Willem ‘Pim’ Stemmer, Ph.D., CEO, Amunix

Pim is CEO and founder of Amunix, which has pioneered microprotein technology as well as XTEN technology. Pim has repeatedly invented technologies that have lead to successful companies and products. Before, he founded Avidia after inventing it’s Avimer technology. In 1997, he founded Maxygen to commercialize the DNA Shuffling technology, now called Molecular Breeding, which lead to the founding of both Verdia and Codexis. Prior to Maxygen, Pim was a distinguished scientist at Affymax where he invented DNA shuffling technology. Before that, he worked on antibody fragment engineering at Hybritech. He completed post-doctoral work on phage display of random peptide libraries and antibody fragment expression in E. coli with Prof. Fred Blattner at the University of Wisconsin. Pim obtained his Ph.D. degree from the University of Wisconsin for his work on bacterial pili/fimbriae involved in host-pathogen interaction. Pim has over 60 research publications and over 80 issued patents. His portfolio of patents from Maxygen was ranked as the #1 portfolio in pharma/biotech for 2003 by M.I.T.'s Technology Review, and #2 in a review of the 150 largest pharma and biotech companies by The Wall Street Journal in 2006. Pim received the Doisy award, the Perlman award, the NASDAQ VCynic award and has given over 250 invited presentations.


Volker Schellenberger, Ph.D., VP Drug Discovery

Volker has more than 12 years of industrial and biotechnology experience. Previously, he headed Genencor International’s Molecular Evolution and Design department, where he invented Combinatorial Consensus Mutagenensis, selection by micro-compartmentalization as well as mutator technology. Volker lead a team that constructed fusion proteins between antibody fragments and enzymes for application in cancer therapy. The constructs were optimized for high level soluble expression in E. coli. Prior to working on pharmaceutical proteins, Volker led projects optimizing enzymes for industrial applications as well as microbes for metabolic pathway engineering. Before joining Genencor, Volker was a post-doc with Bill Rutter at the University of California, San Francisco where he used substrate mixtures for the characterization of enzyme specificity.

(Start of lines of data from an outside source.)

**config.mk**
```make
export PLATFORM = sky130hd
export DESIGN_NAME = multi_function_io_ports
export DESIGN_NICKNAME = d
export VERILOG_FILES = /design/src/rtl/gpio_ports_pkg.sv /design/src/rtl/gpio_pin_stage.sv /design/src/rtl/multi_function_io_ports.sv
export SDC_FILE = /design/constraint.sdc
export NUM_CORES = 1
export LEC_CHECK = 0
export BUFFER_PORTS_ARGS = -buffer_cell sky130_fd_sc_hd__buf_2
export CAP_MARGIN = 25
export CORE_UTILIZATION = 40
export CTS_CLUSTER_DIAMETER = 200
export DETAILED_ROUTE_END_ITERATION = 8
export GPL_TIMING_DRIVEN = 0
export PLACE_DENSITY_LB_ADDON = 0.12
export SYNTH_ARGS = -nofsm -noshare
export SYNTH_HDL_FRONTEND = slang
export SYNTH_SLANG_ARGS = --single-unit
```
**constraint.sdc**
```tcl
create_clock -name i_clk -period 2.1 [get_ports i_clk]
set_clock_uncertainty 0.15 [all_clocks]
set_input_delay 0.42 -clock i_clk [delete_from_list [all_inputs] [get_ports i_clk]]
set_output_delay 0.42 -clock i_clk [all_outputs]
set_load 0.05 [all_outputs]
```
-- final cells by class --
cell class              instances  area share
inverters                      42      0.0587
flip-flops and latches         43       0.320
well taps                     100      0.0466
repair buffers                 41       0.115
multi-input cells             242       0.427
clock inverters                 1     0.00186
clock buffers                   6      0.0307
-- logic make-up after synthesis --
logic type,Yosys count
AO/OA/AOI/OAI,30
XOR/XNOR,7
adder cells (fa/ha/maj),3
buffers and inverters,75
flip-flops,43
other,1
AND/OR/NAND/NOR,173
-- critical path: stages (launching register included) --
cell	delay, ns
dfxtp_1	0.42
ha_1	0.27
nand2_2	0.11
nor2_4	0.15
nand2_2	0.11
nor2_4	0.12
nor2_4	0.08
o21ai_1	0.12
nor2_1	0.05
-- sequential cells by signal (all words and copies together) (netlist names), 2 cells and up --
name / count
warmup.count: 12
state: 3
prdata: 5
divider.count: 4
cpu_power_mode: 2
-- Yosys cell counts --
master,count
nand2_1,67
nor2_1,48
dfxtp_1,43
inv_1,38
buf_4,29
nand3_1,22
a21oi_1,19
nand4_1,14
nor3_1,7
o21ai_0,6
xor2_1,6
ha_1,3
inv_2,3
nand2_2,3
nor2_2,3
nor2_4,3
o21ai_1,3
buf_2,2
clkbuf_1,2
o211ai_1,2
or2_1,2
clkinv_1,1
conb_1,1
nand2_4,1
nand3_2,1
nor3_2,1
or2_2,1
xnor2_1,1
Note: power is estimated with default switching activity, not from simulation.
**src/pkg/swwr_pkg.sv**
```systemverilog
package swwr_pkg;
    // ****************************************************************
    // Register indices (byte address is four times the index)
    // ****************************************************************
    localparam logic [15:0] IDX_ERASE_LOCK  = 16'h00B2;
    localparam logic [15:0] IDX_WD_KICK     = 16'h00F8;
    localparam logic [15:0] IDX_WD_STATUS   = 16'h2002;
    localparam logic [15:0] IDX_VREF_CTRL   = 16'h2004;
    localparam logic [15:0] IDX_REVISION    = 16'h2006;
    localparam logic [15:0] IDX_RTC_UNLOCK  = 16'h201F;
    localparam logic [15:0] IDX_AUTOWAKE    = 16'h20A9;
    localparam logic [15:0] IDX_NEAR_FLAG   = 16'h20B1;
    localparam logic [15:0] IDX_REVISION2   = 16'h20C8;
    localparam logic [15:0] IDX_TRIM_SEL    = 16'h20FD;
    // ****************************************************************
    // Field positions
    // ****************************************************************
    localparam int BIT_BOOT_LOCK = 5;
    localparam int BIT_CODE_LOCK = 4;
    localparam int BIT_KICK      = 7;
    localparam int BIT_EXPIRED   = 2;
    localparam int BIT_REF_PAD   = 7;
    localparam int BIT_REF_DIS   = 3;
    localparam int BIT_ARM       = 7;
    localparam int BIT_RES       = 3;
    localparam int BIT_NEAR      = 0;
    // ****************************************************************
    // Values and reset values
    // ****************************************************************
    localparam logic [7:0]  KICK_VALUE       = 8'hFF;
    localparam logic [3:0]  TRIM_SEL_REF_MAG = 4'h1;
    localparam logic [2:0]  PERIOD_RESET     = 3'h1;
    localparam logic [3:0]  TRIM_SEL_RESET   = 4'h0;
    localparam logic [7:0]  REVISION_DEFAULT = 8'h5A;  // Arbitrary value
    localparam logic [3:0]  STRB_BYTE0       = 4'h1;
    // ****************************************************************
    // Timing
    // ****************************************************************
    localparam int CLK_KHZ       = 50000;
    localparam int WAKE_UNIT_MS  = 2500;
    localparam int MINUTE_MS     = 60000;
    localparam int WAKE_UNIT_CYC = WAKE_UNIT_MS * CLK_KHZ;
    localparam logic [7:0] MINUTE_TICKS = 8'(MINUTE_MS / WAKE_UNIT_MS);
    // ****************************************************************
    // Types
    // ****************************************************************
    typedef enum logic [3:0] {
        AW_IDLE  = 4'b0001,
        AW_ARMED = 4'b0010,
        AW_RUN   = 4'b0100,
        AW_WAKE  = 4'b1000
    } swwr_aw_e;
    typedef struct packed {
        logic full_power;
        logic brownout;
        logic sleep;
        logic display_only;
    } swwr_mode_s;
    typedef struct packed {
        logic        req;
        logic [17:0] addr;
    } swwr_erase_s;
endpackage : swwr_pkg
```
**src/hdl/swwr_regs.sv**
```systemverilog
// Implementation choice: the APB slave port.
`timescale 1ns/100ps
// What this block does
// [RL1] Select 1 shows reference magnitude trim fuse
// [RL2] Read-only revision index at two locations
// [RL3] Reference to pad unless reference disabled
// [RL4] Arm write loads timer from the stored period and resolution
// [RL5] Full power or brownout resets, disarms timer
// [RL6] Firmware arms three clock cycles before sleep
// [RL7] Duration is period times unit, resets 001
// [RL8] Resolution 1 minute, else 2.5 seconds
// [RL9] Near flag set early, cleared write/wake fall
// [RL10] Byte write of FF restarts watchdog
// [RL11] Expired bit set on overflow, nonvolatile
// [RL12] Expired bit cleared while reset pin high
// [RL13] Firmware writes unlock before clock registers
// [RL14] Boot lock refuses erase below boot size
// [RL15] Code lock refuses erase from base upward
// [RL16] Expired armed timer raises wake request
module swwr_regs
    import swwr_pkg::*;
#(
    parameter int          UNIT_CYC = WAKE_UNIT_CYC,   // Cycles per 2.5 s unit
    parameter logic [7:0]  REVISION = REVISION_DEFAULT // Arbitrary value
) (
    // Clock and resets
    input  wire logic        pclk,
    input  wire logic        presetn,
    input  wire logic        nv_rstn,
    // APB slave
    input  wire logic        psel,
    input  wire logic        penable,
    input  wire logic        pwrite,
    input  wire logic [15:0] paddr,
    input  wire logic [31:0] pwdata,
    input  wire logic [3:0]  pstrb,
    output logic      [31:0] prdata,
    output logic             pready,
    output logic             pslverr,
    // Power modes and watchdog events
    input  wire swwr_mode_s  mode,
    input  wire logic        wd_near_overflow,
    input  wire logic        wd_overflow,
    input  wire logic        reset_pin_high,
    // Trim fuse
    input  wire logic [7:0]  reference_magnitude_trim,
    // Flash erase check
    input  wire swwr_erase_s erase,
    input  wire logic [7:0]  boot_size_kb,
    input  wire logic [7:0]  compute_code_base_kb,
    // Outputs
    output logic      [7:0]  fuse_readout,
    output logic             vref_pad_en,
    output logic             vref_disable,
    output logic             wd_restart,
    output logic             rtc_unlock,
    output logic      [7:0]  rtc_unlock_value,
    output logic             wake_req,
    output logic             erase_grant,
    output logic             erase_refused
);
    // ****************************************************************
    // Declarations
    // ****************************************************************
    logic        pready_r;          // Access-phase ready
    logic        pslverr_r;         // Unmapped address error
    logic [31:0] prdata_r;          // Read data
    logic        boot_lock_r;       // Boot region erase lock
    logic        code_lock_r;       // Code region erase lock
    logic        expired_r;         // Watchdog expired status
    logic        ref_pad_r;         // Reference to pad request
    logic        ref_dis_r;         // Reference disable
    logic [2:0]  period_r;          // Sleep period
    logic        res_r;             // Sleep resolution
    logic        near_r;            // Near-expiry flag
    logic [3:0]  trim_sel_r;        // Trim fuse select
    logic [7:0]  fuse_r;            // Fuse readout
    logic        vref_pad_r;        // Pad routing output
    logic        wd_restart_r;      // Watchdog restart pulse
    logic        rtc_unlock_r;      // Unlock pulse
    logic [7:0]  rtc_val_r;         // Unlock value
    logic        wake_r;            // Wake request
    logic        wake_d_r;          // Wake delayed for edge
    logic        grant_r;           // Erase granted pulse
    logic        refused_r;         // Erase refused pulse
    logic        hp_d_r;            // High-power mode delayed
    logic [26:0] pre_r;             // Unit prescaler
    logic [7:0]  remain_r;          // Units left
    swwr_aw_e    aw_r;              // Autowake state
    logic        acc_done;          // Transfer completes this edge
    logic        wr_en;             // Byte-0 write completes
    logic        hp;                // Full power or brownout
    logic        lp;                // Sleep or display-only
    logic        arm_wr;            // Arm write
    logic        unit_tick;         // One 2.5 s unit elapsed
    logic        mapped;            // Address decodes
    logic [31:0] rd_nxt;            // Read mux
    logic [7:0]  load_nxt;          // Loaded sleep units
    logic        boot_hit;          // Address in boot region
    logic        code_hit;          // Address in code region
    logic [9:0]  p24;               // Period scaled to minutes

    assign acc_done  = psel & penable & pready_r;
    assign wr_en     = acc_done & pwrite & pstrb[0];
    assign hp        = mode.full_power | mode.brownout;
    assign lp        = mode.sleep | mode.display_only;
    assign arm_wr    = wr_en & (paddr[15:2] == IDX_AUTOWAKE[13:0]) & pwdata[BIT_ARM];
    assign unit_tick = (pre_r == 27'(UNIT_CYC - 1));
    // Duration in 2.5 s units: period times 1 or 24
    assign p24       = {7'h00, period_r} * {2'b00, MINUTE_TICKS};
    assign load_nxt  = res_r ? p24[7:0] : {5'h00, period_r}; // [RL7] [RL8]
    assign boot_hit  = erase.addr < {boot_size_kb, 10'h000};
    assign code_hit  = erase.addr >= {compute_code_base_kb, 10'h000};

    // ****************************************************************
    // APB decode
    // ****************************************************************
    // Read mux and address check
    always_comb begin
        rd_nxt = 32'h0000_0000;
        mapped = 1'b1;
        if (paddr[1:0] != 2'b00) begin
            mapped = 1'b0;
        end else if (paddr[15:2] == IDX_ERASE_LOCK[13:0]) begin
            rd_nxt[BIT_BOOT_LOCK] = boot_lock_r;
            rd_nxt[BIT_CODE_LOCK] = code_lock_r;
        end else if (paddr[15:2] == IDX_WD_KICK[13:0]) begin
            rd_nxt = 32'h0000_0000;
        end else if (paddr[15:2] == IDX_WD_STATUS[13:0]) begin
            rd_nxt[BIT_EXPIRED] = expired_r;
        end else if (paddr[15:2] == IDX_VREF_CTRL[13:0]) begin
            rd_nxt[BIT_REF_PAD] = ref_pad_r;
            rd_nxt[BIT_REF_DIS] = ref_dis_r;
        end else if (paddr[15:2] == IDX_REVISION[13:0]) begin
            rd_nxt[7:0] = REVISION;                       // [RL2]
        end else if (paddr[15:2] == IDX_REVISION2[13:0]) begin
            rd_nxt[7:0] = REVISION;                       // [RL2]
        end else if (paddr[15:2] == IDX_RTC_UNLOCK[13:0]) begin
            rd_nxt = 32'h0000_0000;
        end else if (paddr[15:2] == IDX_AUTOWAKE[13:0]) begin
            rd_nxt[BIT_RES] = res_r;
            rd_nxt[2:0]     = period_r;
        end else if (paddr[15:2] == IDX_NEAR_FLAG[13:0]) begin
            rd_nxt[BIT_NEAR] = near_r;
        end else if (paddr[15:2] == IDX_TRIM_SEL[13:0]) begin
            rd_nxt[3:0] = trim_sel_r;
        end else begin
            mapped = 1'b0;
        end
    end

    // One wait state, then answer
    always_ff @(posedge pclk or negedge presetn) begin
        if (!presetn) begin
            pready_r  <= 1'b0;
            pslverr_r <= 1'b0;
            prdata_r  <= 32'h0000_0000;
        end else if (psel & penable & !pready_r) begin
            pready_r  <= 1'b1;
            pslverr_r <= !mapped;
            prdata_r  <= pwrite ? 32'h0000_0000 : rd_nxt;
        end else begin
            pready_r  <= 1'b0;
            pslverr_r <= 1'b0;
        end
    end

    // ****************************************************************
    // Control registers
    // ****************************************************************
    // Software fields
    always_ff @(posedge pclk or negedge presetn) begin
        if (!presetn) begin
            boot_lock_r <= 1'b0;
            code_lock_r <= 1'b0;
            ref_pad_r   <= 1'b0;
            ref_dis_r   <= 1'b0;
            period_r    <= PERIOD_RESET;                  // [RL7]
            res_r       <= 1'b0;
            trim_sel_r  <= TRIM_SEL_RESET;
        end else if (wr_en) begin
            if (paddr[15:2] == IDX_ERASE_LOCK[13:0]) begin
                boot_lock_r <= pwdata[BIT_BOOT_LOCK];
                code_lock_r <= pwdata[BIT_CODE_LOCK];
            end else if (paddr[15:2] == IDX_VREF_CTRL[13:0]) begin
                ref_pad_r <= pwdata[BIT_REF_PAD];
                ref_dis_r <= pwdata[BIT_REF_DIS];
            end else if (paddr[15:2] == IDX_AUTOWAKE[13:0]) begin
                period_r <= pwdata[2:0];
                res_r    <= pwdata[BIT_RES];
            end else if (paddr[15:2] == IDX_TRIM_SEL[13:0]) begin
                trim_sel_r <= pwdata[3:0];
            end
        end
    end

    // Fuse readout and reference routing
    always_ff @(posedge pclk or negedge presetn) begin
        if (!presetn) begin
            fuse_r     <= 8'h00;
            vref_pad_r <= 1'b0;
        end else begin
            fuse_r     <= (trim_sel_r == TRIM_SEL_REF_MAG) ? reference_magnitude_trim : 8'h00; // [RL1]
            vref_pad_r <= ref_pad_r & !ref_dis_r;         // [RL3]
        end
    end

    // ****************************************************************
    // Watchdog and clock-calendar strobes
    // ****************************************************************
    // Kick needs byte-only write of all ones; unlock takes any byte
    always_ff @(posedge pclk or negedge presetn) begin
        if (!presetn) begin
            wd_restart_r <= 1'b0;
            rtc_unlock_r <= 1'b0;
            rtc_val_r    <= 8'h00;
        end else begin
            wd_restart_r <= wr_en & (paddr[15:2] == IDX_WD_KICK[13:0]) & (pstrb == STRB_BYTE0)
                            & (pwdata[7:0] == KICK_VALUE); // [RL10]
            rtc_unlock_r <= wr_en & (paddr[15:2] == IDX_RTC_UNLOCK[13:0]); // [RL13]
            if (wr_en & (paddr[15:2] == IDX_RTC_UNLOCK[13:0])) begin
                rtc_val_r <= pwdata[7:0];
            end
        end
    end

    // Near-expiry flag: set wins over either clear
    always_ff @(posedge pclk or negedge presetn) begin
        if (!presetn) begin
            near_r <= 1'b0;
        end else if (wd_near_overflow) begin
            near_r <= 1'b1;                               // [RL9]
        end else if ((wr_en & (paddr[15:2] == IDX_NEAR_FLAG[13:0]) & !pwdata[BIT_NEAR])
                     | (wake_d_r & !wake_r)) begin
            near_r <= 1'b0;                               // [RL9]
        end
    end

    // Expired status lives on the nonvolatile reset only
    always_ff @(posedge pclk or negedge nv_rstn) begin
        if (!nv_rstn) begin
            expired_r <= 1'b0;
        end else if (wd_overflow) begin
            expired_r <= 1'b1;                            // [RL11]
        end else if (reset_pin_high
                     | (wr_en & (paddr[15:2] == IDX_WD_STATUS[13:0]) & !pwdata[BIT_EXPIRED])) begin
            expired_r <= 1'b0;                            // [RL12]
        end
    end

    // ****************************************************************
    // Autowake timer
    // ****************************************************************
    // Arm, hold in high power, count units in low power, then wake
    always_ff @(posedge pclk or negedge presetn) begin
        if (!presetn) begin
            aw_r     <= AW_IDLE;
            remain_r <= 8'h00;
            pre_r    <= 27'h0;
            hp_d_r   <= 1'b0;
            wake_r   <= 1'b0;
            wake_d_r <= 1'b0;
        end else begin
            hp_d_r   <= hp;
            wake_d_r <= wake_r;
            case (aw_r)
                AW_IDLE: begin
                    wake_r <= 1'b0;
                    pre_r  <= 27'h0;
                    if (arm_wr) begin
                        aw_r     <= AW_ARMED;             // [RL4]
                        remain_r <= load_nxt;             // [RL4]
                    end
                end
                AW_ARMED: begin
                    pre_r <= 27'h0;
                    if (arm_wr) begin
                        remain_r <= load_nxt;             // [RL4]
                    end else if (hp & !hp_d_r) begin
                        aw_r <= AW_IDLE;                  // [RL5]
                    end else if (!hp & lp) begin
                        aw_r <= AW_RUN;
                    end
                end
                AW_RUN: begin
                    if (hp) begin
                        aw_r  <= AW_IDLE;                 // [RL5]
                        pre_r <= 27'h0;
                    end else if (remain_r == 8'h00) begin
                        aw_r   <= AW_WAKE;                // [RL16]
                        wake_r <= 1'b1;
                    end else if (unit_tick) begin
                        pre_r    <= 27'h0;
                        remain_r <= remain_r - 8'h01;
                    end else begin
                        pre_r <= pre_r + 27'h1;
                    end
                end
                AW_WAKE: begin
                    if (hp) begin
                        aw_r   <= AW_IDLE;                // [RL5]
                        wake_r <= 1'b0;
                    end
                end
                default: begin
                    aw_r <= AW_IDLE;
                end
            endcase
        end
    end

    // ****************************************************************
    // Flash erase check
    // ****************************************************************
    // Refuse page erase inside a locked region
    always_ff @(posedge pclk or negedge presetn) begin
        if (!presetn) begin
            grant_r   <= 1'b0;
            refused_r <= 1'b0;
        end else begin
            refused_r <= erase.req & ((boot_lock_r & boot_hit) | (code_lock_r & code_hit)); // [RL14] [RL15]
            grant_r   <= erase.req & !((boot_lock_r & boot_hit) | (code_lock_r & code_hit));
        end
    end

    // ****************************************************************
    // Outputs
    // ****************************************************************
    assign prdata           = prdata_r;
    assign pready           = pready_r;
    assign pslverr          = pslverr_r;
    assign fuse_readout     = fuse_r;
    assign vref_pad_en      = vref_pad_r;
    assign vref_disable     = ref_dis_r;
    assign wd_restart       = wd_restart_r;
    assign rtc_unlock       = rtc_unlock_r;
    assign rtc_unlock_value = rtc_val_r;
    assign wake_req         = wake_r;
    assign erase_grant      = grant_r;
    assign erase_refused    = refused_r;
endmodule : swwr_regs

```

During 1991 Volker worked at the University of Göttingen where he developed a novel method for the production of peptides from recombinant peptide-multimers. From 1986-2000, he studied the use of protease in peptide synthesis at the Institute for Protein Research in Pushchino (Russia) as well as Leipzig University (Germany). Volker received his Ph.D. from Leipzig University in 1986 for studies on serine protease-catalyzed acyl transfer reactions. He is author of over 40 scientific papers and inventor of more than 30 patents. He is also the recipient of the Karl Lohman award of the German Society of Biochemists.
 

Joshua Silverman, Ph.D., VP Drug Development

Josh has been a key contributor to the founding and early funding of three start-up technology companies, with experience in building successful clinical programs and product portfolios.  While working at Maxygen, he was a key scientist in the development of the Avimer platform, leading to the spin out of Avidia, Inc.  While at Avidia, Josh was project leader for the lead anti-IL6 program from conception through entry into clinical trials, with the first human dose occurring 23 months after initiation of the program.  Josh was also responsible for all CMC and manufacturing at Avidia, overseeing a >$13M collaboration with Boehringer-Ingelheim for development of multiple Avimer products through process development and GMP production.  Based on the success of this program, Avidia was acquired by Amgen for $290M in 2006.  As part of Amgen, Josh was responsible for technology transfer and scale-up GMP manufacture of Avimer proteins, as well as continued development and optimization of the Avimer technology.  Josh obtained his PhD in Biochemistry from Stanford University in 2002.